══ DATA PROVIDED
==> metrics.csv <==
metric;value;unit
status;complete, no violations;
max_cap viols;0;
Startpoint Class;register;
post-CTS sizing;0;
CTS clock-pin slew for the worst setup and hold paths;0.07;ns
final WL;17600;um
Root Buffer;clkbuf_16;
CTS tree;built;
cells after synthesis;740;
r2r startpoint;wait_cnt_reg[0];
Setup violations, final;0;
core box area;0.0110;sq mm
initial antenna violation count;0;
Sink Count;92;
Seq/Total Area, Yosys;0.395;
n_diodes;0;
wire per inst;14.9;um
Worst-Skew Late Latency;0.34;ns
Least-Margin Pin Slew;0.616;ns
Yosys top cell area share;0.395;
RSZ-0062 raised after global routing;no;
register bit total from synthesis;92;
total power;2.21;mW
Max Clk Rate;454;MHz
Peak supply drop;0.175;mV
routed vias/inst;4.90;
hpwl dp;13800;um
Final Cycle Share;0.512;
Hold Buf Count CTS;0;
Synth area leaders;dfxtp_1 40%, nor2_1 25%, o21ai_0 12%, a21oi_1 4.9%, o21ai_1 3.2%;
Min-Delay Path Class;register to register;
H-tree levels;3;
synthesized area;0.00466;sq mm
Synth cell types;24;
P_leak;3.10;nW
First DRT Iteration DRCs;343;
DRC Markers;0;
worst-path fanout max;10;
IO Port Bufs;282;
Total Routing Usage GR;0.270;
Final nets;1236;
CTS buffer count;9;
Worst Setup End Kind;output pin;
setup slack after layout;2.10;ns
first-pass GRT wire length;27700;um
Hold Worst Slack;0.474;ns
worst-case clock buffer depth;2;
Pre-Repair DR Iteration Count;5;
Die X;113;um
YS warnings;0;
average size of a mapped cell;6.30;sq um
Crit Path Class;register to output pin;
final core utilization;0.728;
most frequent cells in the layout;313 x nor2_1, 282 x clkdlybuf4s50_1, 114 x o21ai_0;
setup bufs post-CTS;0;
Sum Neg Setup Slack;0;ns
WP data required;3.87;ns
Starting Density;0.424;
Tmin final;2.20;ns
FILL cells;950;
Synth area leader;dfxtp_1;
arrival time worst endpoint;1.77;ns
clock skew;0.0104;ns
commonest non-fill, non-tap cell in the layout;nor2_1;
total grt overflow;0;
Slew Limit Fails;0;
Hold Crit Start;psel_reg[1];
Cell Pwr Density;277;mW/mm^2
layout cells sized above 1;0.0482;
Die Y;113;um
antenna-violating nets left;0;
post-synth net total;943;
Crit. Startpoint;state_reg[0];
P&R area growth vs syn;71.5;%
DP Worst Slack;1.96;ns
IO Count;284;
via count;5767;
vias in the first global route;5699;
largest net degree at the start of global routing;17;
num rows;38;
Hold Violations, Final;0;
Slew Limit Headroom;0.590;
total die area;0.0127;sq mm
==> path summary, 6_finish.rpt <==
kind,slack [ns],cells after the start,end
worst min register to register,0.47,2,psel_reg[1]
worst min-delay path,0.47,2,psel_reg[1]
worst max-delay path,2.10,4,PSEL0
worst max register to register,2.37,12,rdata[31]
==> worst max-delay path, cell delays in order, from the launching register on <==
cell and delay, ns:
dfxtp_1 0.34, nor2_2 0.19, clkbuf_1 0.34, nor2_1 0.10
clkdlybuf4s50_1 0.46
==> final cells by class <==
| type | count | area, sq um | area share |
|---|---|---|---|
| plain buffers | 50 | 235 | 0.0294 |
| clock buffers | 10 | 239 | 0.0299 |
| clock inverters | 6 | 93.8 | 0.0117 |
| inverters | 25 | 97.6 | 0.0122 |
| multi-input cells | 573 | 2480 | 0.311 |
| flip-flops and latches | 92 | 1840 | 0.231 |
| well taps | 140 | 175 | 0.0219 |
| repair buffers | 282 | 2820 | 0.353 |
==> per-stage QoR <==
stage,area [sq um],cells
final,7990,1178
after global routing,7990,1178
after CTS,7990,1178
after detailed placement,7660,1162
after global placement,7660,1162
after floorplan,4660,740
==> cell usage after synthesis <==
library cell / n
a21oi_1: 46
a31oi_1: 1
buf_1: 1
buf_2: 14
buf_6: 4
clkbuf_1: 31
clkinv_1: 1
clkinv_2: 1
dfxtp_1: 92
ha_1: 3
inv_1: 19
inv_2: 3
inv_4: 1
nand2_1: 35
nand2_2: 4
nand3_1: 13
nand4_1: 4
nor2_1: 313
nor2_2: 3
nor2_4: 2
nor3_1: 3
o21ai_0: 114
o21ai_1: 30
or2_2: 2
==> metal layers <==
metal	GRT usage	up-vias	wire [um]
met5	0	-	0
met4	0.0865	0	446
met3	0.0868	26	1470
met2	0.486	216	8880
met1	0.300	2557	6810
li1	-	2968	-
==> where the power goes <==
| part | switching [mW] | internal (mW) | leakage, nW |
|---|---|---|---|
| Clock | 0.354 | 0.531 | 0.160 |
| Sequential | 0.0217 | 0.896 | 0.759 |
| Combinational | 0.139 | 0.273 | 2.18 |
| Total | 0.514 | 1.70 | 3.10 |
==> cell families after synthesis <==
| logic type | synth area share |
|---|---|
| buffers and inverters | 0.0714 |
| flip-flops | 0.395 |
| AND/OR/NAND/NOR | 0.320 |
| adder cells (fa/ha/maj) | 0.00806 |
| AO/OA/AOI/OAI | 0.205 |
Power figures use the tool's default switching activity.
### src/rtl/spi_2_pkg.sv
// Shared types and constants for the SPI master driver: instruction layout,
// transfer-type encoding and the driver FSM states.
package spi_2_pkg;

    localparam int DWIDTH    = 32;
    localparam int AWIDTH    = 8;
    localparam int INSTR_W   = DWIDTH + AWIDTH + 5;
    // t_type occupies the two most significant instruction bits
    localparam int TTYPE_LSB = INSTR_W - 2;

    typedef enum logic [1:0] {
        T_WRITE       = 2'b00,
        T_READ        = 2'b01,
        T_WRITE_BURST = 2'b10,
        T_READ_BURST  = 2'b11
    } t_type_e;

    typedef enum logic [1:0] {
        ST_IDLE  = 2'b00,
        ST_BUSY  = 2'b01,
        ST_BURST = 2'b10,
        ST_ABORT = 2'b11
    } drv_state_e;

    function automatic t_type_e get_t_type(input logic [INSTR_W-1:0] instr);
        return t_type_e'(instr[TTYPE_LSB +: 2]);
    endfunction

endpackage

### src/rtl/spi_2_fifo.sv
// Synchronous FIFO with flush; read data is the head word, zero when empty.
module spi_2_fifo #(
    parameter int WIDTH = 8,
    parameter int DEPTH = 4
) (
    input  logic                    clk,
    input  logic                    rst,
    input  logic                    flush,
    input  logic                    push,
    input  logic                    pop,
    input  logic [WIDTH-1:0]        wdata,
    output logic [WIDTH-1:0]        rdata,
    output logic                    full,
    output logic                    empty,
    output logic [$clog2(DEPTH):0]  count
);
    localparam int AW = $clog2(DEPTH);
    localparam logic [AW:0] DEPTH_CNT = (AW+1)'(DEPTH);

    logic [WIDTH-1:0] mem_r [DEPTH];
    logic [AW-1:0]    wr_ptr_r;
    logic [AW-1:0]    rd_ptr_r;
    logic [AW:0]      count_r;
    logic             do_push_s;
    logic             do_pop_s;

    assign full      = (count_r == DEPTH_CNT);
    assign empty     = (count_r == {(AW+1){1'b0}});
    assign count     = count_r;
    assign do_push_s = push & ~full;
    assign do_pop_s  = pop & ~empty;

    // Head word presented combinationally, forced to zero when nothing is stored.
    always_comb begin
        rdata = {WIDTH{1'b0}};
        if (empty) begin
            rdata = {WIDTH{1'b0}};
        end else begin
            rdata = mem_r[rd_ptr_r];
        end
    end

    // Pointer and occupancy tracking; reset and flush both discard contents.
    always_ff @(posedge clk) begin
        if (rst || flush) begin
            wr_ptr_r <= {AW{1'b0}};
            rd_ptr_r <= {AW{1'b0}};
            count_r  <= {(AW+1){1'b0}};
        end else begin
            if (do_push_s) wr_ptr_r <= wr_ptr_r + AW'(1);
            if (do_pop_s)  rd_ptr_r <= rd_ptr_r + AW'(1);
            case ({do_push_s, do_pop_s})
                2'b10:   count_r <= count_r + (AW+1)'(1);
                2'b01:   count_r <= count_r - (AW+1)'(1);
                default: count_r <= count_r;
            endcase
        end
    end

    // Storage array write port.
    always_ff @(posedge clk) begin
        if (do_push_s) mem_r[wr_ptr_r] <= wdata;
    end

endmodule

### src/rtl/spi_2_driver.sv
// Host-side SPI master driver: queues instructions for the master, tracks the
// outstanding read and buffers returned read data for the host.
module spi_2_driver
    import spi_2_pkg::*;
#(
    parameter int CMD_DEPTH = 4,
    parameter int RSP_DEPTH = 4
) (
    input  logic               clk,
    input  logic               rst,
    input  logic               cmd_valid,
    output logic               cmd_ready,
    input  logic [INSTR_W-1:0] cmd_data,
    input  logic               cfg_wr,
    input  logic [1:0]         cfg_mode,
    input  logic               abort,
    output logic               idle,
    output logic               rsp_valid,
    input  logic               rsp_ready,
    output logic [DWIDTH-1:0]  rsp_data,
    output logic               master_en,
    output logic [INSTR_W-1:0] driver_data,
    output logic [1:0]         driver_cfg,
    input  logic               driver_read,
    input  logic [DWIDTH-1:0]  spi_slv_read_data,
    output logic               master_rst_n
);
    drv_state_e state_r;
    drv_state_e state_s;
    logic       abort_cnt_r;
    logic       rx_pending_r;
    logic [1:0] driver_cfg_r;
    logic       cmd_full_s, cmd_empty_s, rsp_full_s, rsp_empty_s;
    logic [$clog2(CMD_DEPTH):0] cmd_count_unused_s;
    logic [$clog2(RSP_DEPTH):0] rsp_count_unused_s;
    logic       in_abort_s, active_s, stall_s;
    logic       cmd_push_s, cmd_pop_s, rsp_push_s, rsp_pop_s;
    t_type_e    pop_type_s;

    assign in_abort_s   = (state_r == ST_ABORT);
    assign active_s     = (state_r == ST_BUSY) || (state_r == ST_BURST);
    // A read result with nowhere to go holds the master in LOAD
    assign stall_s      = rx_pending_r & driver_read & rsp_full_s;
    assign master_en    = ~rst & (~cmd_empty_s | active_s) & ~stall_s & ~in_abort_s;
    assign cmd_ready    = ~rst & ~cmd_full_s & ~in_abort_s;
    assign cmd_push_s   = cmd_valid & cmd_ready & ~abort;
    assign cmd_pop_s    = driver_read & master_en & ~cmd_empty_s & ~abort;
    assign rsp_push_s   = rx_pending_r & driver_read & ~stall_s & ~abort & ~rst;
    assign rsp_valid    = ~rst & ~rsp_empty_s;
    assign rsp_pop_s    = rsp_valid & rsp_ready;
    assign idle         = ~rst & (state_r == ST_IDLE) & cmd_empty_s & ~rx_pending_r;
    assign master_rst_n = ~rst & ~in_abort_s;
    assign driver_cfg   = driver_cfg_r;
    assign pop_type_s   = get_t_type(driver_data);

    spi_2_fifo #(.WIDTH(INSTR_W), .DEPTH(CMD_DEPTH)) u_cmd_fifo (
        .clk   (clk),
        .rst   (rst),
        .flush (abort),
        .push  (cmd_push_s),
        .pop   (cmd_pop_s),
        .wdata (cmd_data),
        .rdata (driver_data),
        .full  (cmd_full_s),
        .empty (cmd_empty_s),
        .count (cmd_count_unused_s)
    );

    spi_2_fifo #(.WIDTH(DWIDTH), .DEPTH(RSP_DEPTH)) u_rsp_fifo (
        .clk   (clk),
        .rst   (rst),
        .flush (1'b0),
        .push  (rsp_push_s),
        .pop   (rsp_pop_s),
        .wdata (spi_slv_read_data),
        .rdata (rsp_data),
        .full  (rsp_full_s),
        .empty (rsp_empty_s),
        .count (rsp_count_unused_s)
    );

    // Next-state selection; abort overrides every other transition.
    always_comb begin
        state_s = state_r;
        if (abort) begin
            state_s = ST_ABORT;
        end else begin
            case (state_r)
                ST_IDLE: begin
                    if (cmd_pop_s) begin
                        state_s = pop_type_s[1] ? ST_BURST : ST_BUSY;
                    end else begin
                        state_s = ST_IDLE;
                    end
                end
                ST_BUSY: begin
                    if (driver_read && !stall_s) begin
                        if (cmd_pop_s) begin
                            state_s = pop_type_s[1] ? ST_BURST : ST_BUSY;
                        end else begin
                            state_s = ST_IDLE;
                        end
                    end else begin
                        state_s = ST_BUSY;
                    end
                end
                ST_BURST: state_s = ST_BURST;
                ST_ABORT: begin
                    if (abort_cnt_r) begin
                        state_s = ST_IDLE;
                    end else begin
                        state_s = ST_ABORT;
                    end
                end
                default: state_s = ST_IDLE;
            endcase
        end
    end

    // State, abort timer, outstanding-read flag and mode register.
    always_ff @(posedge clk) begin
        if (rst) begin
            state_r      <= ST_IDLE;
            abort_cnt_r  <= 1'b0;
            rx_pending_r <= 1'b0;
            driver_cfg_r <= 2'b00;
        end else begin
            state_r     <= state_s;
            abort_cnt_r <= in_abort_s & ~abort;
            if (abort) begin
                rx_pending_r <= 1'b0;
            end else if (cmd_pop_s && pop_type_s == T_READ) begin
                rx_pending_r <= 1'b1;
            end else if (rsp_push_s) begin
                rx_pending_r <= 1'b0;
            end
            if (cfg_wr && idle) driver_cfg_r <= cfg_mode;
        end
    end

endmodule
## src/rtl/poly_series_pkg.sv

```systemverilog
`default_nettype none
// ============================================================================
//  Module      : poly_series_pkg
//  Description : Shared definitions for the geometric-series accelerator:
//                register byte offsets, STATUS bit positions, FSM state
//                encoding and the TERMS reset value.
//  Revision    : 1.0 - initial release
// ============================================================================
package poly_series_pkg;

   // Register byte offsets from the device base address
   localparam logic [31:0] OFF_OP     = 32'h0000_0000;
   localparam logic [31:0] OFF_ANS    = 32'h0000_0004;
   localparam logic [31:0] OFF_CTRL   = 32'h0000_0008;
   localparam logic [31:0] OFF_TERMS  = 32'h0000_000C;
   localparam logic [31:0] OFF_STATUS = 32'h0000_0010;

   // STATUS register bit positions
   localparam int ST_BUSY = 0;
   localparam int ST_DONE = 1;
   localparam int ST_OVF  = 2;

   // Term count loaded into TERMS at reset (matches the legacy 5-term device)
   localparam int TERMS_RST = 5;

   typedef enum logic [0:0] {
      IDLE = 1'b0,
      RUN  = 1'b1
   } state_t;

endpackage
`default_nettype wire

```

## src/rtl/series_term_unit.sv

```systemverilog
`default_nettype none
// ============================================================================
//  Module      : series_term_unit
//  Description : Combinational step of the series: next power term t*x and
//                next partial sum acc+t, both wrapped to DATA_W bits, with
//                flags for the discarded high product half and the add carry.
//  Ports       : i_term        - current power term t
//                i_x           - series base x
//                i_acc         - current partial sum
//                o_term_next   - low DATA_W bits of t*x
//                o_term_ovf    - high DATA_W bits of t*x are nonzero
//                o_acc_next    - acc + t, wrapped
//                o_acc_carry   - carry out of acc + t
//  Revision    : 1.0 - initial release
// ============================================================================
module series_term_unit #(
   parameter int DATA_W = 32
) (
   input  logic [DATA_W-1:0] i_term,
   input  logic [DATA_W-1:0] i_x,
   input  logic [DATA_W-1:0] i_acc,
   output logic [DATA_W-1:0] o_term_next,
   output logic              o_term_ovf,
   output logic [DATA_W-1:0] o_acc_next,
   output logic              o_acc_carry
);

   logic [2*DATA_W-1:0] w_prod;
   logic [DATA_W:0]     w_sum;

   // Operands are widened explicitly so the full double-width product is kept
   assign w_prod = {{DATA_W{1'b0}}, i_term} * {{DATA_W{1'b0}}, i_x};
   assign w_sum  = {1'b0, i_acc} + {1'b0, i_term};

   assign o_term_next = w_prod[DATA_W-1:0];
   assign o_term_ovf  = |w_prod[2*DATA_W-1:DATA_W];
   assign o_acc_next  = w_sum[DATA_W-1:0];
   assign o_acc_carry = w_sum[DATA_W];

endmodule
`default_nettype wire

```

## src/rtl/poly_series_device.sv

```systemverilog
`default_nettype none
// ============================================================================
//  Module      : poly_series_device
//  Description : Memory-mapped accelerator evaluating
//                S = x^0 + x^1 + ... + x^(N-1) mod 2^DATA_W, one term per
//                clock, with run-time term count, status, abort and a
//                register file that is write-protected while busy.
//  Ports       : clk               - system clock, rising edge
//                reset             - asynchronous active-low reset
//                MemRead           - bus read strobe
//                MemWrite          - bus write strobe
//                MemBus_Address    - byte address (exact 32-bit decode)
//                MemBus_Write_Data - write data
//                Device_Read_Data  - combinational read data (0 if no hit)
//  Revision    : 1.0 - initial release
// ============================================================================
module poly_series_device
   import poly_series_pkg::*;
#(
   parameter int          DATA_W    = 32,
   parameter logic [31:0] BASE_ADDR = 32'h4000_0000,
   parameter int          MAX_TERMS = 16,
   parameter int          CNT_W     = 5
) (
   input  logic              clk,
   input  logic              reset,
   input  logic              MemRead,
   input  logic              MemWrite,
   input  logic [31:0]       MemBus_Address,
   input  logic [DATA_W-1:0] MemBus_Write_Data,
   output logic [DATA_W-1:0] Device_Read_Data
);

   localparam logic [31:0] c_addr_op     = BASE_ADDR + OFF_OP;
   localparam logic [31:0] c_addr_ans    = BASE_ADDR + OFF_ANS;
   localparam logic [31:0] c_addr_ctrl   = BASE_ADDR + OFF_CTRL;
   localparam logic [31:0] c_addr_terms  = BASE_ADDR + OFF_TERMS;
   localparam logic [31:0] c_addr_status = BASE_ADDR + OFF_STATUS;
   localparam logic [CNT_W:0]   c_max_terms = (CNT_W+1)'(MAX_TERMS);
   localparam logic [CNT_W:0]   c_terms_rst = (CNT_W+1)'(TERMS_RST);
   localparam logic [CNT_W-1:0] c_cnt_one   = CNT_W'(1);

   state_t            state_q, state_d;
   logic [DATA_W-1:0] op_q, op_d;
   logic [CNT_W:0]    terms_q, terms_d;
   logic [DATA_W-1:0] acc_q, acc_d;
   logic [DATA_W-1:0] t_q, t_d;
   logic              t_ovf_q, t_ovf_d;
   logic [CNT_W-1:0]  cnt_q, cnt_d;
   logic [CNT_W-1:0]  n_eff_q, n_eff_d;
   logic              done_q, done_d;
   logic              ovf_q, ovf_d;

   logic              w_wr_op;
   logic              w_wr_ctrl;
   logic              w_wr_terms;
   logic              w_wdata_nz;
   logic [CNT_W-1:0]  w_n_clamp;
   logic [CNT_W-1:0]  w_cnt_inc;
   logic [DATA_W-1:0] w_term_next;
   logic              w_term_ovf;
   logic [DATA_W-1:0] w_acc_next;
   logic              w_acc_carry;
   logic              w_busy;
   logic [DATA_W-1:0] w_status;

   // ------------------------------------------------------------------
   // Write decode
   // ------------------------------------------------------------------
   assign w_wr_op    = MemWrite && (MemBus_Address == c_addr_op);
   assign w_wr_ctrl  = MemWrite && (MemBus_Address == c_addr_ctrl);
   assign w_wr_terms = MemWrite && (MemBus_Address == c_addr_terms);
   assign w_wdata_nz = (MemBus_Write_Data != '0);

   // MAX_TERMS < 2^CNT_W, so the clamped count always fits CNT_W bits
   assign w_n_clamp = (terms_q > c_max_terms) ? c_max_terms[CNT_W-1:0]
                                              : terms_q[CNT_W-1:0];
   assign w_cnt_inc = cnt_q + c_cnt_one;
   assign w_busy    = (state_q == RUN);

   // x is taken live from OP; OP cannot change while a run is in progress
   series_term_unit #(
      .DATA_W (DATA_W)
   ) u_term (
      .i_term      (t_q),
      .i_x         (op_q),
      .i_acc       (acc_q),
      .o_term_next (w_term_next),
      .o_term_ovf  (w_term_ovf),
      .o_acc_next  (w_acc_next),
      .o_acc_carry (w_acc_carry)
   );

   // ------------------------------------------------------------------
   // Next-state / register update logic
   // ------------------------------------------------------------------
   always_comb begin
      state_d = state_q;
      op_d    = op_q;
      terms_d = terms_q;
      acc_d   = acc_q;
      t_d     = t_q;
      t_ovf_d = t_ovf_q;
      cnt_d   = cnt_q;
      n_eff_d = n_eff_q;
      done_d  = done_q;
      ovf_d   = ovf_q;

      case (state_q)
         IDLE: begin
            if (w_wr_op) begin
               op_d = MemBus_Write_Data;
            end
            if (w_wr_terms) begin
               terms_d = MemBus_Write_Data[CNT_W:0];
            end
            if (w_wr_ctrl && w_wdata_nz) begin
               n_eff_d = w_n_clamp;
               acc_d   = '0;
               t_d     = {{(DATA_W-1){1'b0}}, 1'b1};
               t_ovf_d = 1'b0;
               cnt_d   = '0;
               ovf_d   = 1'b0;
               // An empty series completes at the start edge itself
               if (w_n_clamp == '0) begin
                  done_d = 1'b1;
               end else begin
                  done_d  = 1'b0;
                  state_d = RUN;
               end
            end
         end

         RUN: begin
            // Abort beats the accumulate step on the same edge
            if (w_wr_ctrl && !w_wdata_nz) begin
               state_d = IDLE;
               done_d  = 1'b0;
            end else begin
               acc_d   = w_acc_next;
               t_d     = w_term_next;
               t_ovf_d = t_ovf_q | w_term_ovf;
               // t_ovf_q flags a term that was already wrapped before this add
               ovf_d   = ovf_q | t_ovf_q | w_acc_carry;
               cnt_d   = w_cnt_inc;
               if (w_cnt_inc == n_eff_q) begin
                  state_d = IDLE;
                  done_d  = 1'b1;
               end
            end
         end

         default: begin
            state_d = IDLE;
         end
      endcase
   end

   always_ff @(posedge clk or negedge reset) begin
      if (!reset) begin
         state_q <= IDLE;
         op_q    <= '0;
         terms_q <= c_terms_rst;
         acc_q   <= '0;
         t_q     <= '0;
         t_ovf_q <= 1'b0;
         cnt_q   <= '0;
         n_eff_q <= '0;
         done_q  <= 1'b0;
         ovf_q   <= 1'b0;
      end else begin
         state_q <= state_d;
         op_q    <= op_d;
         terms_q <= terms_d;
         acc_q   <= acc_d;
         t_q     <= t_d;
         t_ovf_q <= t_ovf_d;
         cnt_q   <= cnt_d;
         n_eff_q <= n_eff_d;
         done_q  <= done_d;
         ovf_q   <= ovf_d;
      end
   end

   // ------------------------------------------------------------------
   // Read mux
   // ------------------------------------------------------------------
   always_comb begin
      w_status          = '0;
      w_status[ST_BUSY] = w_busy;
      w_status[ST_DONE] = done_q;
      w_status[ST_OVF]  = ovf_q;
   end

   always_comb begin
      Device_Read_Data = '0;
      if (MemRead) begin
         if (MemBus_Address == c_addr_op) begin
            Device_Read_Data = op_q;
         end else if (MemBus_Address == c_addr_ans) begin
            Device_Read_Data = acc_q;
         end else if (MemBus_Address == c_addr_terms) begin
            Device_Read_Data = DATA_W'(terms_q);
         end else if (MemBus_Address == c_addr_status) begin
            Device_Read_Data = w_status;
         end
      end
   end

endmodule
`default_nettype wire

```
════
TASK DIRECTIONS: From the material above, set down exactly the lines starting at the one with "worst-case clock buffer depth;2;" and ending at the one with "Slew Limit Headroom;0.590;", end lines included.

REPLY TO THE EXERCISE:
worst-case clock buffer depth;2;
Pre-Repair DR Iteration Count;5;
Die X;113;um
YS warnings;0;
average size of a mapped cell;6.30;sq um
Crit Path Class;register to output pin;
final core utilization;0.728;
most frequent cells in the layout;313 x nor2_1, 282 x clkdlybuf4s50_1, 114 x o21ai_0;
setup bufs post-CTS;0;
Sum Neg Setup Slack;0;ns
WP data required;3.87;ns
Starting Density;0.424;
Tmin final;2.20;ns
FILL cells;950;
Synth area leader;dfxtp_1;
arrival time worst endpoint;1.77;ns
clock skew;0.0104;ns
commonest non-fill, non-tap cell in the layout;nor2_1;
total grt overflow;0;
Slew Limit Fails;0;
Hold Crit Start;psel_reg[1];
Cell Pwr Density;277;mW/mm^2
layout cells sized above 1;0.0482;
Die Y;113;um
antenna-violating nets left;0;
post-synth net total;943;
Crit. Startpoint;state_reg[0];
P&R area growth vs syn;71.5;%
DP Worst Slack;1.96;ns
IO Count;284;
via count;5767;
vias in the first global route;5699;
largest net degree at the start of global routing;17;
num rows;38;
Hold Violations, Final;0;
Slew Limit Headroom;0.590;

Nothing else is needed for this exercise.